The code is well commented (refer to the Postscript two-column listing for line numbers). Here, we go through the process, subroutine by subroutine.

Subroutine *input*

- First, the geometry is calculated (lines 182 through 219).
- Next, the material properties are computed and stored (lines 220 through 232).
- Finally, the analytical answers are calculated and stored (lines 233 through 263).

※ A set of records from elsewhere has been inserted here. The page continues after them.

`src/rtl/stepper_ramp_driver_pkg.sv`:
```
// stepper_pkg: shared definitions for stepper_ramp_driver.
//   - direction codes from the joystick decoder (00/11 both mean stop)
//   - ramp state enum
//   - coil pattern tables, entry [0] is phase 0
package stepper_pkg;

  localparam logic [1:0] DIR_STOP = 2'b00;
  localparam logic [1:0] DIR_FWD  = 2'b01;
  localparam logic [1:0] DIR_REV  = 2'b10;

  typedef enum logic [1:0] {IDLE, ACCEL, CRUISE, DECEL} state_e;

  // Full-step: 1100, 0110, 0011, 1001
  localparam logic [3:0][3:0] FULL_PAT = {4'b1001, 4'b0011, 4'b0110, 4'b1100};

  // Half-step: 1000, 1100, 0100, 0110, 0010, 0011, 0001, 1001
  localparam logic [7:0][3:0] HALF_PAT = {4'b1001, 4'b0001, 4'b0011, 4'b0010,
                                          4'b0110, 4'b0100, 4'b1100, 4'b1000};

endpackage

```
`src/rtl/stepper_ramp_driver_if.sv`:
```
// stepper_ramp_driver_if: command/coil bundle for one stepper axis.
//   direction  : 2-bit command (01 fwd, 10 rev, 00/11 stop)
//   en         : axis enable, 0 de-energizes the coils
//   signal_out : 4-bit coil pattern to the Pmod STEP header
//   moving     : ramp state is not IDLE
//   step_tick  : one-cycle pulse after every step edge
// master = command source / observer, slave = the driver.
interface stepper_ramp_driver_if;
  logic [1:0] direction;
  logic       en;
  logic [3:0] signal_out;
  logic       moving;
  logic       step_tick;

  modport master (output direction, en, input signal_out, moving, step_tick);
  modport slave  (input direction, en, output signal_out, moving, step_tick);
endinterface

```
`src/rtl/step_rate_gen.sv`:
```
// step_rate_gen: trapezoidal step-rate generator.
// Ports:
//   clk, rst     : clock, async active-high reset
//   i_en         : enable; low forces IDLE with the start period
//   i_dir        : direction command
//   o_step       : combinational, high on the edge that takes a step
//   o_fwd        : latched direction of the current move is forward
//   o_moving     : state is not IDLE
//   o_step_tick  : registered step pulse (cycle after the step edge)
module step_rate_gen
  import stepper_pkg::*;
#(
  parameter logic [31:0] P_START = 32'd1000000,
  parameter logic [31:0] P_MIN   = 32'd100000,
  parameter logic [31:0] P_DEC   = 32'd56250
) (
  input  logic       clk,
  input  logic       rst,
  input  logic       i_en,
  input  logic [1:0] i_dir,
  output logic       o_step,
  output logic       o_fwd,
  output logic       o_moving,
  output logic       o_step_tick
);

  state_e      r_state;
  logic [31:0] r_period;
  logic [31:0] r_cnt;
  logic [1:0]  r_cur_dir;
  logic        r_tick;

  logic        w_same;
  logic        w_go;
  logic [31:0] w_acc_p;
  logic [31:0] w_dec_p;

  assign w_same  = (i_dir == r_cur_dir);
  assign w_go    = (i_dir == DIR_FWD) || (i_dir == DIR_REV);
  assign o_step  = i_en && (r_state != IDLE) && (r_cnt == r_period - 32'd1);
  // Saturating ramp arithmetic, written to avoid unsigned wrap.
  assign w_acc_p = (r_period >= P_MIN + P_DEC) ? r_period - P_DEC : P_MIN;
  assign w_dec_p = (r_period + P_DEC <= P_START) ? r_period + P_DEC : P_START;

  assign o_fwd       = (r_cur_dir == DIR_FWD);
  assign o_moving    = (r_state != IDLE);
  assign o_step_tick = r_tick;

  always_ff @(posedge clk or posedge rst) begin
    if (rst) begin
      r_state   <= IDLE;
      r_period  <= P_START;
      r_cnt     <= '0;
      r_cur_dir <= DIR_FWD;
      r_tick    <= 1'b0;
    end else begin
      r_tick <= o_step;
      if (!i_en) begin
        r_state  <= IDLE;
        r_period <= P_START;
        r_cnt    <= '0;
      end else begin
        case (r_state)
          IDLE: begin
            r_period <= P_START;
            r_cnt    <= '0;
            if (w_go) begin
              r_cur_dir <= i_dir;
              r_state   <= ACCEL;
            end
          end
          ACCEL: begin
            r_cnt <= o_step ? 32'd0 : r_cnt + 32'd1;
            if (o_step) r_period <= w_acc_p;
            if (!w_same)                         r_state <= DECEL;
            else if (o_step && w_acc_p == P_MIN) r_state <= CRUISE;
          end
          CRUISE: begin
            r_cnt <= o_step ? 32'd0 : r_cnt + 32'd1;
            if (!w_same) r_state <= DECEL;
          end
          DECEL: begin
            r_cnt <= o_step ? 32'd0 : r_cnt + 32'd1;
            // The step at the start rate is the last one of the move.
            if (o_step && r_period == P_START) begin
              r_state <= IDLE;
            end else begin
              if (o_step) r_period <= w_dec_p;
              if (w_same) r_state <= ACCEL;
            end
          end
          default: r_state <= IDLE;
        endcase
      end
    end
  end

endmodule

```
`src/rtl/stepper_ramp_driver.sv`:
```
// stepper_ramp_driver: one Pmod STEP axis with trapezoidal speed ramp.
// Ports:
//   clk, rst : clock, async active-high reset
//   bus      : stepper_ramp_driver_if.slave (direction, en in;
//              signal_out, moving, step_tick out)
// Build option: STEPPER_HALF_STEP_EN selects the 8-phase half-step table,
// otherwise the 4-phase full-step table is used.
module stepper_ramp_driver
  import stepper_pkg::*;
#(
  parameter int unsigned CLK_HZ      = 100_000_000,
  parameter int unsigned MIN_RATE_HZ = 100,
  parameter int unsigned MAX_RATE_HZ = 1000,
  parameter int unsigned RAMP_STEPS  = 16
) (
  input  logic                  clk,
  input  logic                  rst,
  stepper_ramp_driver_if.slave  bus
);

  localparam logic [31:0] P_START   = 32'(CLK_HZ / MIN_RATE_HZ);
  localparam logic [31:0] P_MIN     = 32'(CLK_HZ / MAX_RATE_HZ);
  localparam logic [31:0] P_DEC_RAW = (P_START - P_MIN) / 32'(RAMP_STEPS);
  localparam logic [31:0] P_DEC     = (P_DEC_RAW == 32'd0) ? 32'd1 : P_DEC_RAW;

`ifdef STEPPER_HALF_STEP_EN
  localparam int PH_W = 3;
  function automatic logic [3:0] pat(input logic [PH_W-1:0] ph);
    return HALF_PAT[ph];
  endfunction
`else
  localparam int PH_W = 2;
  function automatic logic [3:0] pat(input logic [PH_W-1:0] ph);
    return FULL_PAT[ph];
  endfunction
`endif

  logic            w_step;
  logic            w_fwd;
  logic            w_moving;
  logic            w_tick;
  logic [PH_W-1:0] r_phase;
  logic [PH_W-1:0] w_phase_nxt;
  logic [3:0]      r_sig;

  step_rate_gen #(
    .P_START(P_START),
    .P_MIN  (P_MIN),
    .P_DEC  (P_DEC)
  ) u_rate (
    .clk        (clk),
    .rst        (rst),
    .i_en       (bus.en),
    .i_dir      (bus.direction),
    .o_step     (w_step),
    .o_fwd      (w_fwd),
    .o_moving   (w_moving),
    .o_step_tick(w_tick)
  );

  // Phase wraps naturally at the table length (power of two).
  assign w_phase_nxt = !w_step ? r_phase :
                       w_fwd   ? r_phase + 1'b1 : r_phase - 1'b1;

  // The pattern register looks at the next phase so the new pattern
  // appears in the same cycle as step_tick.
  always_ff @(posedge clk or posedge rst) begin
    if (rst) begin
      r_phase <= '0;
      r_sig   <= 4'b0000;
    end else begin
      r_phase <= w_phase_nxt;
      r_sig   <= bus.en ? pat(w_phase_nxt) : 4'b0000;
    end
  end

  assign bus.signal_out = r_sig;
  assign bus.moving     = w_moving;
  assign bus.step_tick  = w_tick;

endmodule

```
`src/flat_wrapper.sv`:
```
// flat-port wrapper written by rule: the top's interface ports become plain ports
module stepper_ramp_driver_flat import stepper_pkg::*;
#(
  parameter int unsigned CLK_HZ      = 100_000_000,
  parameter int unsigned MIN_RATE_HZ = 100,
  parameter int unsigned MAX_RATE_HZ = 1000,
  parameter int unsigned RAMP_STEPS  = 16
)
  (clk, rst, bus_direction, bus_en, bus_signal_out, bus_moving, bus_step_tick);
  stepper_ramp_driver_if bus_i ();
  input  logic clk;
  input  logic rst;
  input wire logic [$bits(bus_i.direction)-1:0] bus_direction;
  input wire logic [$bits(bus_i.en)-1:0] bus_en;
  output wire logic [$bits(bus_i.signal_out)-1:0] bus_signal_out;
  output wire logic [$bits(bus_i.moving)-1:0] bus_moving;
  output wire logic [$bits(bus_i.step_tick)-1:0] bus_step_tick;
  assign bus_i.direction = bus_direction;
  assign bus_i.en = bus_en;
  assign bus_signal_out = bus_i.signal_out;
  assign bus_moving = bus_i.moving;
  assign bus_step_tick = bus_i.step_tick;
  stepper_ramp_driver #(.CLK_HZ(CLK_HZ), .MIN_RATE_HZ(MIN_RATE_HZ), .MAX_RATE_HZ(MAX_RATE_HZ), .RAMP_STEPS(RAMP_STEPS)) u_core (.clk(clk), .rst(rst), .bus(bus_i));
endmodule
```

Next, the solution phase is invoked. Line 54 initiates the loop over surfaces.
For each surface, we loop over *nstop* full surface emissions (line 58),
each of *np* particles (here, 10,000).
Within this loop, we invoke the following subroutines:

Subroutine *emit*

- The ``starting'' coordinate is defined for the first particle of this
vector of
*np*particles (lines 292-298). - The emission coordinates are defined in lines 299-306. The student must supply the right sides of lines 305 and 306.
- The outgoing local spherical angles (lines 307 through 318), local Cartesian components (lines 319 through 325) and global Cartesian components (lines 326-333) are obtained. The student must supply the right sides of lines 313, 318, 324, 325, 332 and 333.

Subroutine *intsec*

- First, the cross products for all particles in the particle vector are obtained (lines 367-371). The student is required to supply the right-hand sides of lines 370 and 371.
- Next, the loop over potential surfaces for intersection is executed (lines 372 through 444). The student must supply the right sides of lines 397, 413, 414, 415, 420, 421, 422, 423, 430, 431 and 432. The loop begins by calculating variables constant within the loop (for storage in registers) (lines 372-390).
- The dot product is calculated in lines 394 through 397.
The dot product test is performed by the Cray SCILIB routine
*whenflt*, which returns the indices of those elements for which*dotp*is less than 0 (note, the first argument is the number of elements to be searched, the second is the input vector, the third is the increment for the search-use 1 as we wish every element to be searched, the fourth is the conditional against which the input vector is tested, the fifth is the returned vector of indices for those elements which pass the test and the last is the returned number of elements which pass the test [i.e., the length of the vector of indices]). - In lines 409 through 415, the elements of the original vectors for which
the test was passed are compressed (gathered).
Intersection points are calculated in lines 416-425 for the compressed
vectors.
The squares of distances form the surface endpoints to the intersection points
are calculated in lines 430 and 430 and differenced to the square of the
surface length in line 431.
This difference is then used in line 439 to test those elements of the
compressed vector which lie within the surface.
In line 441, the number which pass the test (
*npa*) is accumulated in the matrix*e(ns,ns)*.